Goldstein, Edwarda; Viboud, Cecileb; Lipsitch, Marca,c

doi: 10.1097/EDE.0b013e31826e12c1
Infectious diseases

From the aDepartment of Epidemiology, Center for Communicable Disease Dynamics, Harvard School of Public Health, Boston, MA; bDivision of International Epidemiology and Population Studies, Fogarty International Center, National Institutes of Health, Bethesda, MD; and cDepartment of Immunology and Infectious Diseases, Harvard School of Public Health, Boston, MA.

Editors’ Note: Related articles appear on pages 829 and 839.

Correspondence: Edward Goldstein, Harvard School of Public Health, Department of Epidemiology, 677 Huntington Ave, Kresge Room 506, Boston, MA 02115. E-mail:

We thank Thompson and colleagues1 for their commentary on our new approach to quantify influenza disease burden.2 We agree that there is no gold standard for determining a “best model,” but we believe that there is room for improvement in existing models, and that there are criteria for judging the mechanistic and statistical plausibility of a model.
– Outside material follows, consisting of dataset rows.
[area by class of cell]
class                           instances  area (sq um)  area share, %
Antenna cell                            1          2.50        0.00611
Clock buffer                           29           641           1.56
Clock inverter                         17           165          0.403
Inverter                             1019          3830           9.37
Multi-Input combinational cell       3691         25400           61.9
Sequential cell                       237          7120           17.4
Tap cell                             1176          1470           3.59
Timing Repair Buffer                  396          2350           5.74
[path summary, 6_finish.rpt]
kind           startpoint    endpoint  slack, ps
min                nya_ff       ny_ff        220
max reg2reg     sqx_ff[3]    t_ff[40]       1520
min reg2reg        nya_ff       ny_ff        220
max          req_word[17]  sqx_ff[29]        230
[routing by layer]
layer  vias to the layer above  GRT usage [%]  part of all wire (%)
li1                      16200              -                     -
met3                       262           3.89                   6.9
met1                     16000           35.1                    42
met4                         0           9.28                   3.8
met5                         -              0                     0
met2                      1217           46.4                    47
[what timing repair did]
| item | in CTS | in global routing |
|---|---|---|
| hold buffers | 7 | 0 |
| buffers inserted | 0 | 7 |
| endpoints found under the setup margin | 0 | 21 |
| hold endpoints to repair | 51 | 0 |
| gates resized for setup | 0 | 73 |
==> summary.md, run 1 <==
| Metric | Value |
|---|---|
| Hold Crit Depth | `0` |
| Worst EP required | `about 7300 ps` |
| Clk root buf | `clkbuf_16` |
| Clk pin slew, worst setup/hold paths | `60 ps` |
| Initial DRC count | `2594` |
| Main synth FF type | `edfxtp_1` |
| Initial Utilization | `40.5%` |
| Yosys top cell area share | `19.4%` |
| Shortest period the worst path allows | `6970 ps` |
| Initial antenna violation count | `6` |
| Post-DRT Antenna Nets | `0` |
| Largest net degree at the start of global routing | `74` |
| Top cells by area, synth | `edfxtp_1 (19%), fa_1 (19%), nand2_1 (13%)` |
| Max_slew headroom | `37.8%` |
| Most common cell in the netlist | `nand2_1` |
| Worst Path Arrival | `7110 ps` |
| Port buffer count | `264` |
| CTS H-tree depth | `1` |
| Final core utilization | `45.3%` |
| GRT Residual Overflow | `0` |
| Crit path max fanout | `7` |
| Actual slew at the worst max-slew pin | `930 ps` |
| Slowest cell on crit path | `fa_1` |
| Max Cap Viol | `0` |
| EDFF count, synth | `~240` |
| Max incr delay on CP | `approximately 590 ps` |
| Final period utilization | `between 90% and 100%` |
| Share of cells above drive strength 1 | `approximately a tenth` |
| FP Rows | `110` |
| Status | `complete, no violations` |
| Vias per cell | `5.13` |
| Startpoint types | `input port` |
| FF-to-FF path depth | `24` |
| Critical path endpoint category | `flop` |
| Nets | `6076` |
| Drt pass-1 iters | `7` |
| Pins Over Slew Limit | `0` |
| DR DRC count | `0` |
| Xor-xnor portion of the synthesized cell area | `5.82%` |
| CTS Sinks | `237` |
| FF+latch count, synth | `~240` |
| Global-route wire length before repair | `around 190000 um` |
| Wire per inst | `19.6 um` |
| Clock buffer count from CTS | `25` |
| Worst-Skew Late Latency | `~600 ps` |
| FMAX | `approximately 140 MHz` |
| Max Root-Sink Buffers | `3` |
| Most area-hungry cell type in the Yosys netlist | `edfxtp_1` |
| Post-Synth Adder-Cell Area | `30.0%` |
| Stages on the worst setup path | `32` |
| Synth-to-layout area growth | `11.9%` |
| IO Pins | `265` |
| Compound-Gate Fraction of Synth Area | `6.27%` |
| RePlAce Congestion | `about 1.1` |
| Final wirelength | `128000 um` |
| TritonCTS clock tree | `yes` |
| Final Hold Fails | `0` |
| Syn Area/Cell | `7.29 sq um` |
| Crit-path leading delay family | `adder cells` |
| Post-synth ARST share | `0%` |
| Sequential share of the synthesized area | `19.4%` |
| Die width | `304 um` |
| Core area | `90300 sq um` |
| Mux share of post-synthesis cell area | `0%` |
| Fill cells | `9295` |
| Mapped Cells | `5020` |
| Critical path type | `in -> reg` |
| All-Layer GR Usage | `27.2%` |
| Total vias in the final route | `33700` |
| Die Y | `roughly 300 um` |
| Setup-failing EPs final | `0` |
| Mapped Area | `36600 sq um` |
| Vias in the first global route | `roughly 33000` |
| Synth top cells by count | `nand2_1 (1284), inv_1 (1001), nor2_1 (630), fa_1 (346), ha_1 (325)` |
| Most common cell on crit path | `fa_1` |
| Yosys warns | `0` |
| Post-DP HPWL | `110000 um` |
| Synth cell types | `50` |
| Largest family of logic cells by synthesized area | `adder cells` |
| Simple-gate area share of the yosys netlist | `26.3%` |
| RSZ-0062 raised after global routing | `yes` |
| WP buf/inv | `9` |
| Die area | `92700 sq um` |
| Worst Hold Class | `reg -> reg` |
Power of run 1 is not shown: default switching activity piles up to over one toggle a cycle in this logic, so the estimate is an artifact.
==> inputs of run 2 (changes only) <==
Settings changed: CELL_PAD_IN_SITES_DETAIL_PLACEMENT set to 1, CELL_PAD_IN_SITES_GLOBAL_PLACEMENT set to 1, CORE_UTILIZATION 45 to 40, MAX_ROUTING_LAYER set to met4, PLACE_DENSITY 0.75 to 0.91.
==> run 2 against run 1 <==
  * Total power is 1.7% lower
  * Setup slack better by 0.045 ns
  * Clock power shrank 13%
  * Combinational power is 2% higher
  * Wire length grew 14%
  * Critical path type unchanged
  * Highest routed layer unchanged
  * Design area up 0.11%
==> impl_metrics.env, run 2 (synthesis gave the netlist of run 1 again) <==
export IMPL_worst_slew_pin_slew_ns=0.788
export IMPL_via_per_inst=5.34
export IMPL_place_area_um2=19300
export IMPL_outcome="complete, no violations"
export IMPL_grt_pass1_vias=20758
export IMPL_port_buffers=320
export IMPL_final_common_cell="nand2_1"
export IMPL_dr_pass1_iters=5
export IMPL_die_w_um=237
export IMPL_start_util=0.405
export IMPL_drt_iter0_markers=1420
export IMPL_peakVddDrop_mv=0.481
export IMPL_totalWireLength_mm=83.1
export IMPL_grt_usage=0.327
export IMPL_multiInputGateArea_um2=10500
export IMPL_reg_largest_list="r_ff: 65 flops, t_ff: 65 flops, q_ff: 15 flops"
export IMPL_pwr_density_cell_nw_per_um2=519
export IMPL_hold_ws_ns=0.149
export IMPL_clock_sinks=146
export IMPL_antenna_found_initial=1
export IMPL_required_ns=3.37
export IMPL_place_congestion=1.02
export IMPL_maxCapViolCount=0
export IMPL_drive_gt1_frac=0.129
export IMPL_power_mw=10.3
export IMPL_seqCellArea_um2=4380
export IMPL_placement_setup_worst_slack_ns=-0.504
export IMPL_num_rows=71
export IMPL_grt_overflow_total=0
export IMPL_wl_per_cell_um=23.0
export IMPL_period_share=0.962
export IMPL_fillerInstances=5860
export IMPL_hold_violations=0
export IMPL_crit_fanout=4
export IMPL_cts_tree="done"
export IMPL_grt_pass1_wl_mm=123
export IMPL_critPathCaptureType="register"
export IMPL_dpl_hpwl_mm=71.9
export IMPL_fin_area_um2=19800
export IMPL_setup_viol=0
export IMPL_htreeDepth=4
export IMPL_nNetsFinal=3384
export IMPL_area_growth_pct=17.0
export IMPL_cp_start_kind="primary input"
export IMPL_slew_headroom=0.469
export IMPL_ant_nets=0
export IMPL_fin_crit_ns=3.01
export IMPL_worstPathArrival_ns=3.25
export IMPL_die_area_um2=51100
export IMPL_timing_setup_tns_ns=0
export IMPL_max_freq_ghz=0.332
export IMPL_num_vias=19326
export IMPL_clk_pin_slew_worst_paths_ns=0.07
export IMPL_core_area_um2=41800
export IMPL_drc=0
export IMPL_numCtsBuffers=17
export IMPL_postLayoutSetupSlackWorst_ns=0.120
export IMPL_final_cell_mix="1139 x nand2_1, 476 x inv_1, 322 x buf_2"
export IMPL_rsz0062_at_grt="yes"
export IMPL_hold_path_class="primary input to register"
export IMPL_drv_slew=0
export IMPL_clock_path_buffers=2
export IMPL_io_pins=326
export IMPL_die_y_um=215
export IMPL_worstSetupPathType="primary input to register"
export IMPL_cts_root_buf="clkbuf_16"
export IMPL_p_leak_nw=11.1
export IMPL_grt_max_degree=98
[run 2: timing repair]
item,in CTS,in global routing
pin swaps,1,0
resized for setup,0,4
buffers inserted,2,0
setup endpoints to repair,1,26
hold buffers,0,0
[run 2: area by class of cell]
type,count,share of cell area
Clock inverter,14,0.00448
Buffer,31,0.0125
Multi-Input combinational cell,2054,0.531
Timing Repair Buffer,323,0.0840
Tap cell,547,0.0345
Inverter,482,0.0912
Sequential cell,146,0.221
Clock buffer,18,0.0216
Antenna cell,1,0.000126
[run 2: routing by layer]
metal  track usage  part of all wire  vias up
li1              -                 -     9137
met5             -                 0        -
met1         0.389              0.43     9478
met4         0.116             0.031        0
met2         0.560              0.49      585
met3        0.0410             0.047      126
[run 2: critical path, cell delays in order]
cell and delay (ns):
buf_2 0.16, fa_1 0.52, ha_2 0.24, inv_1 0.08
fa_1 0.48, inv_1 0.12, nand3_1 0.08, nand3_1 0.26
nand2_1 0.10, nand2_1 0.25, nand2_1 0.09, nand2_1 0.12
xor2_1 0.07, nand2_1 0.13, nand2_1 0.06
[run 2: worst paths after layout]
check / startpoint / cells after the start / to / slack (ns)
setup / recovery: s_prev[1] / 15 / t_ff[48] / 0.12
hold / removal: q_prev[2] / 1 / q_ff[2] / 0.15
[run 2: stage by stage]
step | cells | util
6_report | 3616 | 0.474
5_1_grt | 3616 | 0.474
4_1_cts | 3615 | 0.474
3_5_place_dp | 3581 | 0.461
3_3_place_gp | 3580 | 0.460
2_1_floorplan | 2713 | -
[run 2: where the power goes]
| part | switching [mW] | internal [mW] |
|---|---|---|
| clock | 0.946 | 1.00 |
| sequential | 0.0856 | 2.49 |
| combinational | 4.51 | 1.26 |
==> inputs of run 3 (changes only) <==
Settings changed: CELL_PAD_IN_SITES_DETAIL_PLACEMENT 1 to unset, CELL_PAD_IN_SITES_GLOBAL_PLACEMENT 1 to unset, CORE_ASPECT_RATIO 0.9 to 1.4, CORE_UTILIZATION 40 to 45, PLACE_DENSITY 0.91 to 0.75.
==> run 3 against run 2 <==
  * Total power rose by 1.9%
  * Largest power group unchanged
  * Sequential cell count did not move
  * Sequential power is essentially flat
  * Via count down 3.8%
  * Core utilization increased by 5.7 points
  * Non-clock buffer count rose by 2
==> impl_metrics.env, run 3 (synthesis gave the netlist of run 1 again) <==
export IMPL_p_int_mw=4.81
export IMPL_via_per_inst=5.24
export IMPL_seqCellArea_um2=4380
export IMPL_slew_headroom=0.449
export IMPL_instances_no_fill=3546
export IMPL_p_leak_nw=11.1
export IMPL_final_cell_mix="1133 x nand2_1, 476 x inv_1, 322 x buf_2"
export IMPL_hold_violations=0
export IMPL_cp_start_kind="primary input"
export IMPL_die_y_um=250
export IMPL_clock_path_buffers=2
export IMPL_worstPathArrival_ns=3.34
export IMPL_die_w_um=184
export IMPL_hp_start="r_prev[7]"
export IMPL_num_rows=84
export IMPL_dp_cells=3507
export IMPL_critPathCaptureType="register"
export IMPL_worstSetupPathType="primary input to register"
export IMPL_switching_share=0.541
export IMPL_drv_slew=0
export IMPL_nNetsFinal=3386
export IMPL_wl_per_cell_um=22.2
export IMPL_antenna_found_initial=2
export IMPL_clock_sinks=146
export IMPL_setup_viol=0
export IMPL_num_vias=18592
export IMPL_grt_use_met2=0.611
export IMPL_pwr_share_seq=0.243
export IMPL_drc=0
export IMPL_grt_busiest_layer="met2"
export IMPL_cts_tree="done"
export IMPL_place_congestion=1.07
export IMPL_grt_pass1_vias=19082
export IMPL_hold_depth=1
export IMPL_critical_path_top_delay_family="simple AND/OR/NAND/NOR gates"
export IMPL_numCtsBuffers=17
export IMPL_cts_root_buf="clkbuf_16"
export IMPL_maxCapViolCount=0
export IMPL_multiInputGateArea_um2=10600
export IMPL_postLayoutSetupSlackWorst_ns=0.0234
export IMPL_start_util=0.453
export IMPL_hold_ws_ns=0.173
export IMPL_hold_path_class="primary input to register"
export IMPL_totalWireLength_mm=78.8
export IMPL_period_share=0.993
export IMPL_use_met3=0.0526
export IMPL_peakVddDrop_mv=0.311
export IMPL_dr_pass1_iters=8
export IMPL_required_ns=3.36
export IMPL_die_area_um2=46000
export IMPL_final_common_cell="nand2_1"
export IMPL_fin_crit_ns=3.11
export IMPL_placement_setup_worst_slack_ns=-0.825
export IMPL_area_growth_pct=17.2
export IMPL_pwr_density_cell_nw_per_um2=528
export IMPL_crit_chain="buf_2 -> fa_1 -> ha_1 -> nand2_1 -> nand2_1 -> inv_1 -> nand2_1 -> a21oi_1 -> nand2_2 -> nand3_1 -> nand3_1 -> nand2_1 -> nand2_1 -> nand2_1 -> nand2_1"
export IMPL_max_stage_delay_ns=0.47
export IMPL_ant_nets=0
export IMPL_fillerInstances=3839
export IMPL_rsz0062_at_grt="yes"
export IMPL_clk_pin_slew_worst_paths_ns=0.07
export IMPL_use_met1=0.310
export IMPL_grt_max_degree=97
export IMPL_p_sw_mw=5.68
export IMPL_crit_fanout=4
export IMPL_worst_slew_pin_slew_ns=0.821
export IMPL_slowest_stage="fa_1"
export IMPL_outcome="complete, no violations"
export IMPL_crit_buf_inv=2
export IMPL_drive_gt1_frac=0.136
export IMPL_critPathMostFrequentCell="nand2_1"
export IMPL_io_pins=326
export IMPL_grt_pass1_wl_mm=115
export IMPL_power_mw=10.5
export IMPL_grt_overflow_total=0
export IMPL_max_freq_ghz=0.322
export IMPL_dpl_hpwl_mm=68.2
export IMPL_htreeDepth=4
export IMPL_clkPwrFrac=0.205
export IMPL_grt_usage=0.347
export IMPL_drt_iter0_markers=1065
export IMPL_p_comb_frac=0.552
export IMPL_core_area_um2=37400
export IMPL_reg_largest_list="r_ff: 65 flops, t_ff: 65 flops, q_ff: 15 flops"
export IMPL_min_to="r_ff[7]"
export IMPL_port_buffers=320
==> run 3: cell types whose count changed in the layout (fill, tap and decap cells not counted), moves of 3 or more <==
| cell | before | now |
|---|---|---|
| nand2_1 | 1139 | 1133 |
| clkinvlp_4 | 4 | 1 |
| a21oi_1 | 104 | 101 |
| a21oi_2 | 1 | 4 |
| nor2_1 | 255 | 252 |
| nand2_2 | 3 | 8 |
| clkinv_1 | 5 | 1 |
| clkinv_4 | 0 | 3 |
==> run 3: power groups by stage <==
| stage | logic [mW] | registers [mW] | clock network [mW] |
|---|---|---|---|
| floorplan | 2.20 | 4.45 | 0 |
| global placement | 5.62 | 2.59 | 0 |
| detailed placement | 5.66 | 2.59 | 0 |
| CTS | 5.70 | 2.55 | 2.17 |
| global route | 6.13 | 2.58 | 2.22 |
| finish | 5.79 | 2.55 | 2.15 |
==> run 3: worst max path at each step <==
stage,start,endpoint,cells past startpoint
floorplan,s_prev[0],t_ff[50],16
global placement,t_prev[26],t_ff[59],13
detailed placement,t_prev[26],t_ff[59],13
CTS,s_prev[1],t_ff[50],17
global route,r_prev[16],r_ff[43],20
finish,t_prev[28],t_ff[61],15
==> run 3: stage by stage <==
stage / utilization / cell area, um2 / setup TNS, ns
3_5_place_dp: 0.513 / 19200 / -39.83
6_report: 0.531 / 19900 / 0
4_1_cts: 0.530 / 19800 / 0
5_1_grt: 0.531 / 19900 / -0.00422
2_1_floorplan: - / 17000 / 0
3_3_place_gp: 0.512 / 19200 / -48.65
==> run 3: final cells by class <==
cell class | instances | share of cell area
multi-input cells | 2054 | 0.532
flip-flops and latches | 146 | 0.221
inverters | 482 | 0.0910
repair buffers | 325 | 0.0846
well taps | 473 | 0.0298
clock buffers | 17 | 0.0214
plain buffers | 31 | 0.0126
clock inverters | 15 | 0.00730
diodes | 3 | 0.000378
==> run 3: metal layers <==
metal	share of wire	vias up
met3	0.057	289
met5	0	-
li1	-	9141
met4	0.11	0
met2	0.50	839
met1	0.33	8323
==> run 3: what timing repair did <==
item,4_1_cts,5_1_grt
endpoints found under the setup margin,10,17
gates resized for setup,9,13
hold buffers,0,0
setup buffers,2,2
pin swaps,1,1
<file path="config.mk">
export PLATFORM = sky130hd
export DESIGN_NAME = edf_task_scheduler
export DESIGN_NICKNAME = d
export VERILOG_FILES = /design/src/hw/rtl/edf_pkg.sv /design/src/hw/rtl/edf_ram.sv /design/src/hw/rtl/edf_task_scheduler.sv
export SDC_FILE = /design/constraint.sdc
export NUM_CORES = 2
export LEC_CHECK = 0
export BUFFER_PORTS_ARGS = -buffer_cell sky130_fd_sc_hd__buf_2
export CORE_AREA = 10 10 433 435
export DETAILED_ROUTE_END_ITERATION = 12
export DIE_AREA = 0 0 443 445
export PLACE_DENSITY = 0.59
export REMOVE_ABC_BUFFERS = 1
export SETUP_SLACK_MARGIN = 0.3
export SKIP_LAST_GASP = 1
export SLEW_MARGIN = 20
export SYNTH_ARGS = -nofsm -noshare
export SYNTH_HDL_FRONTEND = slang
export SYNTH_SLANG_ARGS = --single-unit
</file>
<file path="constraint.sdc">
create_clock -name clk -period 6.6 [get_ports clk]
set_input_delay 1.32 -clock clk [delete_from_list [all_inputs] [get_ports clk]]
set_output_delay 1.32 -clock clk [all_outputs]
set_load 0.02 [all_outputs]
</file>
File: config.mk
export PLATFORM = sky130hd
export DESIGN_NAME = sorted_list_insert_delete
export DESIGN_NICKNAME = d
export VERILOG_FILES = /design/src/rtl/sli_pkg.sv /design/src/rtl/sorted_list_insert_delete.sv
export SDC_FILE = /design/constraint.sdc
export NUM_CORES = 1
export LEC_CHECK = 0
export BUFFER_PORTS_ARGS = -buffer_cell sky130_fd_sc_hd__buf_2
export CAP_MARGIN = 10
export CORE_ASPECT_RATIO = 2
export CORE_MARGIN = 4
export CORE_UTILIZATION = 25
export CTS_CLUSTER_DIAMETER = 120
export DETAILED_ROUTE_END_ITERATION = 8
export GPL_ROUTABILITY_DRIVEN = 0
export GPL_TIMING_DRIVEN = 0
export PLACE_DENSITY = 0.42
export SLEW_MARGIN = 20
export SYNTH_ARGS = -nofsm -noshare
export SYNTH_HDL_FRONTEND = slang
export SYNTH_SLANG_ARGS = --single-unit
File: constraint.sdc
create_clock -name clk -period 5.88 [get_ports clk]
set_clock_uncertainty 0.1 [all_clocks]
set_input_delay 0.294 -clock clk [delete_from_list [all_inputs] [get_ports clk]]
set_output_delay 0.294 -clock clk [all_outputs]
set_load 0.05 [all_outputs]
Our article’s main contribution is to apply a better exposure model for influenza, borrowed from our earlier publication,3 which incorporates data on both the incidence of influenza-like illness in the community and the proportion of respiratory specimens collected from people with flu-like symptoms that test positive for each subtype. Those incidence proxies should, under certain assumptions,3 be linearly related to the incidence of symptomatic infection with the corresponding influenza subtypes, thus allowing one to formulate a linear model relating influenza incidence proxies to mortality.

Previous models, including those proposed by Thompson and colleagues,4,5 have used the proportions of samples from people with flu-like symptoms that test positive for each subtype as proxies for incidence. These proxies are expected to increase less than linearly with subtype-specific incidence of symptomatic infections.2,3 The use of an exponential link between these proxies and the mortality outcome helps counteract this effect to some extent. Nonetheless, the biological plausibility of this mathematical construct linking mortality with influenza proxies has been criticized.6

The eAppendix of our article in this issue of Epidemiology2 includes extensive sensitivity analyses comparing our estimate of flu-associated mortality with an estimate using the percent positive flu-incidence proxies. The comparison is done both for the linear estimation of mortality in terms of the percent positive incidence proxies (section S4 of the eAppendix), and the more traditionally used Poisson regression model with the exponential link between the percent positive incidence proxies and mortality (section S6 of the eAppendix). We have found that in all cases, our estimation method gives a better fit to the data for respiratory, circulatory, and all-cause mortality, which are typical outcomes in influenza disease burden models. Our method also produces positive estimates of influenza-associated mortality for several underlying causes not considered in previous work1,4,5,7: cancer, diabetes, central nervous system disease, renal disease, and chronic liver disease.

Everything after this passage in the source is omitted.